Sunny, temps varied based on location widely
highest was 103°, most
of day spent in upper 80s. Woke up in Loja
and headed into town for gas and food. This all took way
longer than I hoped. Then headed west, backtracking
along the base of scenic cloud covered mountains near
Bodadillo in search of salt marshes and
flamingos. Found the Laguna Fuente de Piedra
National Reserve was unguarded and lonely,
except for one person in the VC. The reserve was a
scenic salt flat like the kind in northernmost
California. We walked around to blinds on small ponds
which ranger said was kept wet by the park service. It
hasn't rained here except for one day in the last month.
Saw ducks and birds under canopy. Then two more blinds
each had flamingos. Amazing birds which
I have never seen in the wild. They were eating mostly.

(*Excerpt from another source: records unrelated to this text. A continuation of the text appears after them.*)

## src/rtl/alu_ctl_stage.sv

```systemverilog
// alu_ctl_stage
// Issue-side partner of the combinational ALU. Decodes aluop/funct/opcode
// into the ALU's 4-bit ctl code, selects the a/b operands and presents them
// from a single registered valid/ready pipeline stage (1-cycle latency,
// full throughput on back-to-back accepts). Undecodable ops are passed
// downstream with ctl=4'b1111 and illegal=1 so the core can trap them.
//
// Optional build macro: ALU_CTL_STATS_EN
//   defined   -> illegal_count counts accepted, non-flushed illegal ops
//                (saturating at 16'hFFFF, cleared only by reset)
//   undefined -> illegal_count is tied to zero and no counter is built
//
// Ports:
//   clk, reset         rising-edge clock, synchronous active-high reset
//   in_valid/in_ready  upstream handshake (in_ready = ~out_valid | out_ready)
//   aluop, funct,      decode inputs
//   opcode, alusrc
//   rs_data, rt_data,  operand sources
//   imm
//   flush              kills the stage contents and any same-cycle input
//   out_valid/out_ready downstream handshake to the EX stage
//   ctl, a, b, illegal registered ALU control/operands and decode fault
//   illegal_count      illegal-op statistics counter (see macro above)

module alu_ctl_stage #(
  parameter int DATA_W = 32,
  parameter int IMM_W  = 16
) (
  input  logic              clk,
  input  logic              reset,
  input  logic              in_valid,
  output logic              in_ready,
  input  logic [1:0]        aluop,
  input  logic [5:0]        funct,
  input  logic [5:0]        opcode,
  input  logic              alusrc,
  input  logic [DATA_W-1:0] rs_data,
  input  logic [DATA_W-1:0] rt_data,
  input  logic [IMM_W-1:0]  imm,
  input  logic              flush,
  input  logic              out_ready,
  output logic              out_valid,
  output logic [3:0]        ctl,
  output logic [DATA_W-1:0] a,
  output logic [DATA_W-1:0] b,
  output logic              illegal,
  output logic [15:0]       illegal_count
);

  logic              accept;
  logic [3:0]        dec_ctl;
  logic              dec_illegal;
  logic              dec_zext;
  logic [DATA_W-1:0] ext_imm;
  logic [DATA_W-1:0] b_next;

  assign in_ready = ~out_valid | out_ready;
  assign accept   = in_valid & in_ready;

  // Decode aluop/funct/opcode into the ALU control code. Only the logical
  // I-type ops (andi/ori/xori) zero-extend their immediate; everything else,
  // including R-type with alusrc=1, sign-extends.
  always_comb begin
    dec_ctl     = 4'b1111;
    dec_illegal = 1'b0;
    dec_zext    = 1'b0;
    unique case (aluop)
      2'b00: dec_ctl = 4'b0010;
      2'b01: dec_ctl = 4'b0110;
      2'b10: begin
        case (funct)
          6'b100000, 6'b100001: dec_ctl = 4'b0010;
          6'b100010, 6'b100011: dec_ctl = 4'b0110;
          6'b100100:            dec_ctl = 4'b0000;
          6'b100101:            dec_ctl = 4'b0001;
          6'b100110:            dec_ctl = 4'b1101;
          6'b100111:            dec_ctl = 4'b1100;
          6'b101010:            dec_ctl = 4'b0111;
          default:              dec_illegal = 1'b1;
        endcase
      end
      default: begin
        case (opcode)
          6'b001000, 6'b001001: dec_ctl = 4'b0010;
          6'b001010:            dec_ctl = 4'b0111;
          6'b001100: begin dec_ctl = 4'b0000; dec_zext = 1'b1; end
          6'b001101: begin dec_ctl = 4'b0001; dec_zext = 1'b1; end
          6'b001110: begin dec_ctl = 4'b1101; dec_zext = 1'b1; end
          default:              dec_illegal = 1'b1;
        endcase
      end
    endcase
    if (dec_illegal) dec_ctl = 4'b1111;
  end

  assign ext_imm = dec_zext ? {{(DATA_W-IMM_W){1'b0}}, imm}
                            : {{(DATA_W-IMM_W){imm[IMM_W-1]}}, imm};
  assign b_next  = alusrc ? ext_imm : rt_data;

  // Pipeline register. Flush outranks a load; a retire without a new load
  // only drops valid so ctl/a/b stay on their last values.
  always_ff @(posedge clk) begin
    if (reset) begin
      out_valid <= 1'b0;
      ctl       <= 4'b0000;
      a         <= '0;
      b         <= '0;
      illegal   <= 1'b0;
    end else if (flush) begin
      out_valid <= 1'b0;
      illegal   <= 1'b0;
    end else if (accept) begin
      out_valid <= 1'b1;
      ctl       <= dec_ctl;
      a         <= rs_data;
      b         <= b_next;
      illegal   <= dec_illegal;
    end else if (out_ready) begin
      out_valid <= 1'b0;
    end
  end

`ifdef ALU_CTL_STATS_EN
  logic [15:0] illegal_cnt;

  // Saturating count of illegal ops that actually made it into the stage.
  always_ff @(posedge clk) begin
    if (reset) begin
      illegal_cnt <= 16'h0000;
    end else if (accept && dec_illegal && !flush && illegal_cnt != 16'hFFFF) begin
      illegal_cnt <= illegal_cnt + 16'h0001;
    end
  end

  assign illegal_count = illegal_cnt;
`else
  assign illegal_count = 16'h0000;
`endif

endmodule

```

## config.mk

```make
export PLATFORM = sky130hd
export DESIGN_NAME = alu_ctl_stage
export DESIGN_NICKNAME = d
export VERILOG_FILES = /design/src/rtl/alu_ctl_stage.sv
export SDC_FILE = /design/constraint.sdc
export NUM_CORES = 1
export LEC_CHECK = 0
export ABC_AREA = 1
export CAP_MARGIN = 20
export CORE_MARGIN = 2
export CORE_UTILIZATION = 37
export CTS_CLUSTER_DIAMETER = 60
export CTS_CLUSTER_SIZE = 24
export DETAILED_ROUTE_END_ITERATION = 10
export PLACE_DENSITY = 0.8
export SETUP_SLACK_MARGIN = 0.5
export SYNTH_ARGS = -nofsm -noshare
export SYNTH_HDL_FRONTEND = slang
export SYNTH_SLANG_ARGS = --single-unit
export TNS_END_PERCENT = 20
```

## constraint.sdc

```tcl
create_clock -name clk -period 1.3 [get_ports clk]
set_input_delay 0.26 -clock clk [delete_from_list [all_inputs] [get_ports clk]]
set_output_delay 0.26 -clock clk [all_outputs]
set_load 0.01 [all_outputs]
```

==> impl_metrics.ini <==
[synthesis]
avgSynthCellArea_sq_um = 7.52
ys_seq_elements = 70
async_reset_ff_frac = 0
synth_area_leaders = dfxtp_1, o21ai_0, nor2_1
yosys_warnings = 0
synth_area_sq_um = 3040
yosysMostFrequentCell = nor2_1
synth-seq-area-share = 0.461
synth_ff_type = dfxtp_1
synth_commonest_cells = nor2_1, dfxtp_1, o21ai_0
yosysTopAreaCell = dfxtp_1
synth-edff-count = 0
netlist.area_leader.share = 0.461
netlist-cell-type-count = 26
synth_cells = 404

[clocking]
numCtsBuffers = 9
cts_root_buf = clkbuf_8
cts_tree = done
cts.path.max_buffers = 2
hold_buffers = 0
h-tree-depth = 3
clock-sinks = 70
clk_pin_slew_worst_paths_ps = 80
clkLatencyLatePin_ps = 350

[sta]
drv_slew = 0
fin_skew_ps = 5.52
finalCriticalPeriod_ps = 1320
rsz0062_at_grt = true
setup_slack_ps = -21.6
tns_ps = -88.5
hold-worst-slack_ps = 337
fmax_mhz = 757
final_hold_viol_count = 0
layout_worst_path_cycle_share = 1.02
setup_violations = 8

[routing]
wl_per_cell_um = 16.0
post-route-drc-count = 0
postRouteAntennaNets = 0
totalWireLength_um = 11400
vias_per_cell = 5.00
vias = 3572
drt_iter0_markers = 153
first_pass_iters = 4

[global_route]
antenna_found_initial = 0
grt_pass1_vias = 3178
grt_overflow = 0
grt_pass1_wl_um = 14300
grt_max_degree = 45
grt_usage = 0.202

[worst_hold_path]
hp-class = input pin to flip-flop

[setup_path]
crit_path_end_kind = flip-flop
crit_arrival_ps = 1560
cp.required_ps = 1540
worstSetupPathType = flip-flop to flip-flop
crit_path_max_fanout = 7
worstSetupStartpointType = flip-flop

[floorplan]
die_x_um = 94.6
die_h_um = 94.6
initial_core_util = 0.375
die_area_sq_um = 8950
core_area_sq_um = 8090
io_pins = 187
rows = 33

[placed_design]
dp_hpwl_um = 6880
numPortBuffers = 170
pre_cts_ws_ps = -354
place.gp.congestion = 0.815
dp_cells = 678

[finish]
insertedDiodeCount = 0
drive_above_1_share = 0.426
syn2layout_area_growth_pct = 94.4
nets = 705
stdcell_count = 715
fill_cells = 605

[power_and_ir_drop]
p_leak_uw = 0.00263
p_per_area_nw_per_um2 = 991
p_int_uw = 4230
peakVddDrop_mv = 0.704
power_frac_seq = 0.413
combPwrFrac = 0.250
finalPower_uw = 5850
clkPwrFrac = 0.337
p_switching_uw = 1620
switching_share = 0.277

[outcome]
status = finished, violations left
failed_checks = setup timing

[job]
max_cap_violations = 0
[cells by family (layout without fill, tap and decap cells)]
| group | after synthesis | after routing | share of synthesized area |
|---|---|---|---|
| compound gates | 125 | 125 | 0.218 |
| xor+xnor | 1 | 1 | 0.00288 |
| buf+inv | 63 | 254 | 0.118 |
| flops | 70 | 70 | 0.461 |
| other cells | 1 | 16 | 0.00123 |
| simple gates | 144 | 144 | 0.199 |
[layout make-up]
class / count / area, sq um / share of cell area
multi-input combinational: 286 / 1600 / 0.270
clock buffer: 9 / 124 / 0.0210
sequential: 70 / 1470 / 0.249
timing repair buffer: 218 / 2400 / 0.407
inverter: 20 / 87.6 / 0.0148
clock inverter: 7 / 97.6 / 0.0165
tap: 105 / 131 / 0.0222
[sequential cells by signal, summed over array words and instances, names as in the netlist]
name and count:
out_valid 1, a 32, b 32, ctl 4, illegal 1
[power by group through the flow]
stage / Clock [uW] / Combinational [uW] / Sequential (uW)
after global placement: 0 / 1160 / 2410
final: 1970 / 1460 / 2420
after detailed placement: 0 / 1190 / 2410
after global routing: 2100 / 1560 / 2430
after CTS: 1990 / 1140 / 2380
after floorplan: 0 / 410 / 2480
[worst max-delay path: stages, from the launching register on]
cell       delay (ps)
dfxtp_2           340
nand2_4            70
nand2_4            60
nor2_8            140
buf_12            170
inv_12             60
clkbuf_16         160
a21oi_2           130
a21oi_1            80
[metrics by stage]
stage               utilization  instance area, sq um
floorplan                     -                  3100
global placement          0.608                  4920
detailed placement        0.608                  4920
CTS                       0.636                  5140
global route              0.730                  5910
finish                    0.730                  5910
[worst paths after layout]
path / slack [ps] / endpoint / start / depth (start not counted)
setup / recovery: -20 / b[17]$_SDFFE_PP0P_ / out_valid$_SDFFE_PP0P_ / 8
hold / removal: 340 / b[9]$_SDFFE_PP0P_ / alusrc / 3
hold reg to reg: 500 / ctl[1]$_SDFFE_PP0P_ / ctl[1]$_SDFFE_PP0P_ / 2
setup reg to reg: -20 / b[17]$_SDFFE_PP0P_ / out_valid$_SDFFE_PP0P_ / 8
[per-layer routing]
metal,up-vias,part of all wire,GRT usage
li1,1711,-,-
met1,1662,0.40,0.232
met2,177,0.50,0.350
met3,22,0.082,0.0702
met4,0,0.016,0.0676
met5,-,0,0
[timing repair]
| action | in CTS | in global routing |
|---|---|---|
| pin swaps | 0 | 25 |
| gates resized for setup | 208 | 298 |
| gates cloned | 0 | 13 |
| setup buffers | 0 | 8 |
| setup endpoints to repair | 141 | 141 |
[cell usage in the layout (no fill, tap or decap), types with 21 or more instances in the layout]
cell             instances
buf_4                   24
nand2_1                 44
o21ai_1                 21
nor2_2                  21
o21ai_0                 41
clkdlybuf4s50_1         90
dfxtp_2                 53
buf_6                   59
nor2_1                  51
Power figures use the tool's default switching activity.
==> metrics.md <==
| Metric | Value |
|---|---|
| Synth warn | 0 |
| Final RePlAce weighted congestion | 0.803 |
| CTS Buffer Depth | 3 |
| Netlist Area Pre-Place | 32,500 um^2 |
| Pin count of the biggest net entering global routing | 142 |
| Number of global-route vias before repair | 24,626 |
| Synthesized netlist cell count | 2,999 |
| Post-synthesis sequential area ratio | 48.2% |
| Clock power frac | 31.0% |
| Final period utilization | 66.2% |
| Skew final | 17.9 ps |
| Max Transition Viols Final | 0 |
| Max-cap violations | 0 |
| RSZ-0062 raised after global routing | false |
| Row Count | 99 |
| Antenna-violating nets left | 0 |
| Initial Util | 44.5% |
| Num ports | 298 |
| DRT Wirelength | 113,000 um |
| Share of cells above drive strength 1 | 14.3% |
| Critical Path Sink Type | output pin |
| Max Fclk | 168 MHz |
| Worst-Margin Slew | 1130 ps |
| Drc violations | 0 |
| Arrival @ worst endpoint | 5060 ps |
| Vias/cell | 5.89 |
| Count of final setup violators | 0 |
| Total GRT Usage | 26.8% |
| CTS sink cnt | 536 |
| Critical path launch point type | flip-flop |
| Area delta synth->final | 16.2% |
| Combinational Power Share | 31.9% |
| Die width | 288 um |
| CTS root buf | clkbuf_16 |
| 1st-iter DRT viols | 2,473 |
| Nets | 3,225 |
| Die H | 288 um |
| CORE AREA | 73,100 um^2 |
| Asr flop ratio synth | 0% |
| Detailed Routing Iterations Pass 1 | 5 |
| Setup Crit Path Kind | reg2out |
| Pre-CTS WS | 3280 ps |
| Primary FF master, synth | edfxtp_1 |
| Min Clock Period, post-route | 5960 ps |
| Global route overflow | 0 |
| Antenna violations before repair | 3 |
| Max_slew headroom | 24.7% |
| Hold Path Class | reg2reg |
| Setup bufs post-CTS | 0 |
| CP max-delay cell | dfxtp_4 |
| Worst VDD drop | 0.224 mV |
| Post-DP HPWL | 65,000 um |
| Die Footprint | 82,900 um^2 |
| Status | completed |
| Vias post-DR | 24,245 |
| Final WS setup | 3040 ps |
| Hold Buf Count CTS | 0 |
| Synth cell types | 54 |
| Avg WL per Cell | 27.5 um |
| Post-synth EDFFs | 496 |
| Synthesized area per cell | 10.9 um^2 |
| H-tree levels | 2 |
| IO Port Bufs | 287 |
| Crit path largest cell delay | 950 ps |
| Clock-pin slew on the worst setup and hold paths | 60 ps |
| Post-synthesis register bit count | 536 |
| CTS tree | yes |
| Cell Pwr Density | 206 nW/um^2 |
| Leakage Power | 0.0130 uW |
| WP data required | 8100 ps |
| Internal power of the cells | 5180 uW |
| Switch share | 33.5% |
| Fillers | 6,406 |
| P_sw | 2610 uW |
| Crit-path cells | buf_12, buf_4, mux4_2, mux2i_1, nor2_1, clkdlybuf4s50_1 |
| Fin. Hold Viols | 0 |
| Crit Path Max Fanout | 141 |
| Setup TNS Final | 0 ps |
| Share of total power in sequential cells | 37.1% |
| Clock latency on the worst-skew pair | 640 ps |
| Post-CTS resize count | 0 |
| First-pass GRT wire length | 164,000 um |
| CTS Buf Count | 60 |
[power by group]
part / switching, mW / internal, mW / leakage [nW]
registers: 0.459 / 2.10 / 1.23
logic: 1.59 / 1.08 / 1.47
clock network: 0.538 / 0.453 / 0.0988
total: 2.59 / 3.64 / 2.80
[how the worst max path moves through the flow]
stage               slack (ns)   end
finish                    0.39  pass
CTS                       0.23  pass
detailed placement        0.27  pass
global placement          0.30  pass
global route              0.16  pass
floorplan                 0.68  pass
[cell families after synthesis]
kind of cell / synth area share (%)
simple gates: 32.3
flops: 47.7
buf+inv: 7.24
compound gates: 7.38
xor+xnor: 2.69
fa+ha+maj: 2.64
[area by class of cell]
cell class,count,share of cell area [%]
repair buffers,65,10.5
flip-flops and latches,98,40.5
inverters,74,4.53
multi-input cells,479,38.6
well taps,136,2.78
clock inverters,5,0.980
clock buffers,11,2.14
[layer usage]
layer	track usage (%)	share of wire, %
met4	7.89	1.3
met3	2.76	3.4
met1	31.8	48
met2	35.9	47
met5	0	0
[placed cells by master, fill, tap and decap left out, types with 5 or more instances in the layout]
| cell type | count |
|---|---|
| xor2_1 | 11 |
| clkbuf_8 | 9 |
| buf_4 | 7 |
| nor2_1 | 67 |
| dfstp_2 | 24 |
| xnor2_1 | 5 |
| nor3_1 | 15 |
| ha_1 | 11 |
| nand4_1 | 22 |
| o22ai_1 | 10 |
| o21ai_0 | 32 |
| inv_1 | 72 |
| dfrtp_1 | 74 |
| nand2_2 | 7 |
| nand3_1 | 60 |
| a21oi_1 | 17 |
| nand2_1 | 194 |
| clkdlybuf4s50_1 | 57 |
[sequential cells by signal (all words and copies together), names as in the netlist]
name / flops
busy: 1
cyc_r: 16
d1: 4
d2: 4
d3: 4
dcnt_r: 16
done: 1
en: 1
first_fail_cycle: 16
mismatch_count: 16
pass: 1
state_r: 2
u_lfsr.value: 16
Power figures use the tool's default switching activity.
**config.mk**
```make
export PLATFORM = sky130hd
export DESIGN_NAME = pipelined_barrel_shifter_flat
export DESIGN_NICKNAME = d
export VERILOG_FILES = /design/src/rtl/pipelined_barrel_shifter_if.sv /design/src/rtl/pipelined_barrel_shifter.sv /design/src/flat_wrapper.sv
export SDC_FILE = /design/constraint.sdc
export NUM_CORES = 1
export LEC_CHECK = 0
export CORE_ASPECT_RATIO = 0.75
export CORE_UTILIZATION = 25
export CTS_CLUSTER_SIZE = 28
export DETAILED_ROUTE_END_ITERATION = 6
export PLACE_DENSITY = 0.52
export SETUP_SLACK_MARGIN = 0.15
export SLEW_MARGIN = 20
export SYNTH_ARGS = -nofsm -noshare
export SYNTH_HDL_FRONTEND = slang
export SYNTH_SLANG_ARGS = --single-unit
```
**constraint.sdc**
```tcl
create_clock -name clk -period 1.6 [get_ports clk]
set_clock_uncertainty 0.1 [all_clocks]
set_input_delay 0.32 -clock clk [delete_from_list [all_inputs] [get_ports clk]]
set_output_delay 0.32 -clock clk [all_outputs]
set_load 0.005 [all_outputs]
```
--- src/flat_wrapper.sv ---
// flat-port wrapper written by rule: the top's interface ports become plain ports
module imem_loader_flat import imem_loader_pkg::*;
#(
    parameter int ADDR_WIDTH = 11,
    parameter int DEPTH      = 2048
)
  (clk, rst, start_i, word_count_i, busy_o, done_o, cpu_hold_o, checksum_o, bus_byte_valid, bus_byte_data, bus_byte_ready, bus_mem_we, bus_mem_addr, bus_mem_wdata);
  imem_loader_if #(.ADDR_WIDTH(ADDR_WIDTH)) bus_i ();
  input  logic clk;
  input  logic rst;
  input  logic start_i;
  input  logic [ADDR_WIDTH:0] word_count_i;
  output logic busy_o;
  output logic done_o;
  output logic cpu_hold_o;
  output logic [31:0] checksum_o;
  input wire logic [$bits(bus_i.byte_valid)-1:0] bus_byte_valid;
  input wire logic [$bits(bus_i.byte_data)-1:0] bus_byte_data;
  output wire logic [$bits(bus_i.byte_ready)-1:0] bus_byte_ready;
  output wire logic [$bits(bus_i.mem_we)-1:0] bus_mem_we;
  output wire logic [$bits(bus_i.mem_addr)-1:0] bus_mem_addr;
  output wire logic [$bits(bus_i.mem_wdata)-1:0] bus_mem_wdata;
  assign bus_i.byte_valid = bus_byte_valid;
  assign bus_i.byte_data = bus_byte_data;
  assign bus_byte_ready = bus_i.byte_ready;
  assign bus_mem_we = bus_i.mem_we;
  assign bus_mem_addr = bus_i.mem_addr;
  assign bus_mem_wdata = bus_i.mem_wdata;
  imem_loader #(.ADDR_WIDTH(ADDR_WIDTH), .DEPTH(DEPTH)) u_core (.clk(clk), .rst(rst), .start_i(start_i), .word_count_i(word_count_i), .bus(bus_i), .busy_o(busy_o), .done_o(done_o), .cpu_hold_o(cpu_hold_o), .checksum_o(checksum_o));
endmodule
===== src/rtl/adc_dato_bcd_add3.sv =====
// Double-dabble nibble corrector: adds 3 to any BCD digit of 5 or more.
module bcd_add3
    import adc_pkg::*;
(
    input  logic [3:0] in_i,
    output logic [3:0] out_o
);

    assign out_o = (in_i >= BCD_ADJ_THRESH) ? (in_i + BCD_ADJ_ADD) : in_i;

endmodule


===== src/rtl/adc_dato_bcd.sv =====
// Captures an ADC sample on the rising edge of done and converts it to packed
// BCD with a sequential shift-add-3 engine; result is flagged by bcd_valid.
module adc_dato_bcd
    import adc_pkg::*;
#(
    parameter int WIDTH  = ADC_WIDTH,
    parameter int DIGITS = BCD_DIGITS
) (
    input  logic                  Clock_Nexys,
    input  logic                  Reset,
    input  logic                  done,
    input  logic [WIDTH-1:0]      Dato,
    output logic [4*DIGITS-1:0]   bcd,
    output logic                  bcd_valid,
    output logic                  busy,
    output logic                  overrun
);

    localparam int BW    = 4 * DIGITS;
    localparam int SW    = BW + WIDTH;
    localparam int CNT_W = $clog2(WIDTH) + 1;

    state_t             state_q, state_d;
    logic [SW-1:0]      sreg_q, sreg_d;
    logic [CNT_W-1:0]   cnt_q, cnt_d;
    logic [BW-1:0]      bcd_q, bcd_d;
    logic               valid_q, valid_d;
    logic               ovr_q, ovr_d;
    logic               done_prev_q;

    logic               start;
    logic [SW-1:0]      step_src;
    logic [BW-1:0]      adj;
    logic [SW-1:0]      step_out;

    assign start = done & ~done_prev_q;

    // LOAD feeds the fresh sample straight into the first shift step, so the
    // twelve shifts finish in time for the result to land one cycle after.
    assign step_src = (state_q == LOAD) ? {{BW{1'b0}}, Dato} : sreg_q;

    generate
        for (genvar gi = 0; gi < DIGITS; gi++) begin : g_adj
            bcd_add3 u_add3 (
                .in_i  (step_src[WIDTH + 4*gi +: 4]),
                .out_o (adj[4*gi +: 4])
            );
        end
    endgenerate

    assign step_out = {adj[BW-2:0], step_src[WIDTH-1:0], 1'b0};

    always_comb begin
        state_d = state_q;
        sreg_d  = sreg_q;
        cnt_d   = cnt_q;
        bcd_d   = bcd_q;
        valid_d = 1'b0;
        ovr_d   = ovr_q | (start & (state_q != IDLE));
        case (state_q)
            IDLE: begin
                if (start) begin
                    state_d = LOAD;
                    cnt_d   = '0;
                end
            end
            LOAD: begin
                sreg_d  = step_out;
                cnt_d   = CNT_W'(1);
                state_d = SHIFT;
            end
            SHIFT: begin
                sreg_d = step_out;
                cnt_d  = cnt_q + 1'b1;
                if (cnt_q == CNT_W'(WIDTH - 1)) begin
                    state_d = FIN;
                end
            end
            FIN: begin
                bcd_d   = sreg_q[SW-1 -: BW];
                valid_d = 1'b1;
                state_d = IDLE;
            end
            default: state_d = IDLE;
        endcase
    end

    always_ff @(posedge Clock_Nexys) begin
        if (Reset) begin
            state_q     <= IDLE;
            sreg_q      <= '0;
            cnt_q       <= '0;
            bcd_q       <= '0;
            valid_q     <= 1'b0;
            ovr_q       <= 1'b0;
            done_prev_q <= 1'b1;
        end else begin
            state_q     <= state_d;
            sreg_q      <= sreg_d;
            cnt_q       <= cnt_d;
            bcd_q       <= bcd_d;
            valid_q     <= valid_d;
            ovr_q       <= ovr_d;
            done_prev_q <= done;
        end
    end

    assign bcd       = bcd_q;
    assign bcd_valid = valid_q;
    assign busy      = (state_q != IDLE);
    assign overrun   = ovr_q;

endmodule
### config.mk
export PLATFORM = sky130hd
export DESIGN_NAME = serial_add_sequencer
export DESIGN_NICKNAME = d
export VERILOG_FILES = /design/src/rtl/serial_add_sequencer.sv
export SDC_FILE = /design/constraint.sdc
export NUM_CORES = 1
export LEC_CHECK = 0
export ABC_AREA = 1
export CAP_MARGIN = 25
export CORE_UTILIZATION = 48
export CTS_BUF_LIST = sky130_fd_sc_hd__clkbuf_2
export DETAILED_ROUTE_END_ITERATION = 8
export MAX_ROUTING_LAYER = met4
export PLACE_DENSITY = 0.75
export SLEW_MARGIN = 30
export SYNTH_ARGS = -nofsm -noshare
export SYNTH_HDL_FRONTEND = slang
export SYNTH_SLANG_ARGS = --single-unit
### constraint.sdc
create_clock -name clk -period 1.27 [get_ports clk]
set_input_delay 0.254 -clock clk [delete_from_list [all_inputs] [get_ports clk]]
set_output_delay 0.254 -clock clk [all_outputs]
set_load 0.02 [all_outputs]
<file path="config.mk">
export PLATFORM = sky130hd
export DESIGN_NAME = kronos_ex_arb
export DESIGN_NICKNAME = d
export VERILOG_FILES = /design/src/rtl/kronos_ex_arb.sv
export SDC_FILE = /design/constraint.sdc
export NUM_CORES = 1
export LEC_CHECK = 0
export BUFFER_PORTS_ARGS = -buffer_cell sky130_fd_sc_hd__buf_4
export CORE_AREA = 2 2 119 121
export CTS_CLUSTER_DIAMETER = 150
export CTS_CLUSTER_SIZE = 10
export DETAILED_ROUTE_END_ITERATION = 6
export DIE_AREA = 0 0 121 123
export REMOVE_ABC_BUFFERS = 1
export SLEW_MARGIN = 20
export SYNTH_ARGS = -nofsm -noshare
export SYNTH_HDL_FRONTEND = slang
export SYNTH_SLANG_ARGS = --single-unit
</file>
<file path="constraint.sdc">
create_clock -name clk -period 3.45 [get_ports clk]
set_input_delay 0.1725 -clock clk [delete_from_list [all_inputs] [get_ports clk]]
set_output_delay 0.1725 -clock clk [all_outputs]
set_load 0.1 [all_outputs]
</file>
`config.mk`:
```
export PLATFORM = sky130hd
export DESIGN_NAME = param_regfile
export DESIGN_NICKNAME = d
export VERILOG_FILES = /design/src/rtl/param_regfile.sv
export SDC_FILE = /design/constraint.sdc
export NUM_CORES = 2
export LEC_CHECK = 0
export BUFFER_PORTS_ARGS = -buffer_cell sky130_fd_sc_hd__buf_2
export CAP_MARGIN = 10
export CORE_MARGIN = 3
export CORE_UTILIZATION = 55
export DETAILED_ROUTE_END_ITERATION = 6
export HOLD_SLACK_MARGIN = 0.05
export PLACE_DENSITY = 0.8
export REMOVE_ABC_BUFFERS = 1
export SLEW_MARGIN = 40
export SYNTH_ARGS = -nofsm -noshare
export SYNTH_HDL_FRONTEND = slang
export SYNTH_SLANG_ARGS = --single-unit
```
`constraint.sdc`:
```
create_clock -name clk_i -period 5.45 [get_ports clk_i]
set_input_delay 1.09 -clock clk_i [delete_from_list [all_inputs] [get_ports clk_i]]
set_output_delay 1.09 -clock clk_i [all_outputs]
set_load 0.01 [all_outputs]
```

Walled back and found VC was on siesta. Drove south
along Laguna to other ponds including Laguna
Dulce, but these were smelly and devoid of
life. Drove east past Loja again and then past
Granada's north. It was hottest here. We passed
badlands and then mountains. It was much like scenery in
the US West. We got off the autopista and drove along
side roads and explored, getting lost as free range
goats, guarded by an attentive dog, covered the narrow
road near Prado Negro. Stopped at the
deep turquoise water and a canyons of Abellan
Reservoir for a walk. Then drove east to road
up to Sierra Nevada National Park, past
the castle at Calahorra. Went up super
narrow A337 to lofty pass and enjoyed beautiful mountain
scenery. Some poop here from large animals, probably
cows or elk. Descended same way we came up, past
bicycles. Headed east and veered into the stunning
Desert of Tabernas, with its cacti,
palms, and badlands we were curiously hiking around and
bumping into sharp rocks and caves. We learned this was
the place where they filmed the Good the Bad and the
Ugly. Went northeast through desert to the ruins of
Castillo de Tabernas. Horses being ridden and
everyone knows each other here. They also knew we
weren't from around here. Continued on toll road and
others tinto the night until we got to Cartagena
where we got a room in a very small hotel.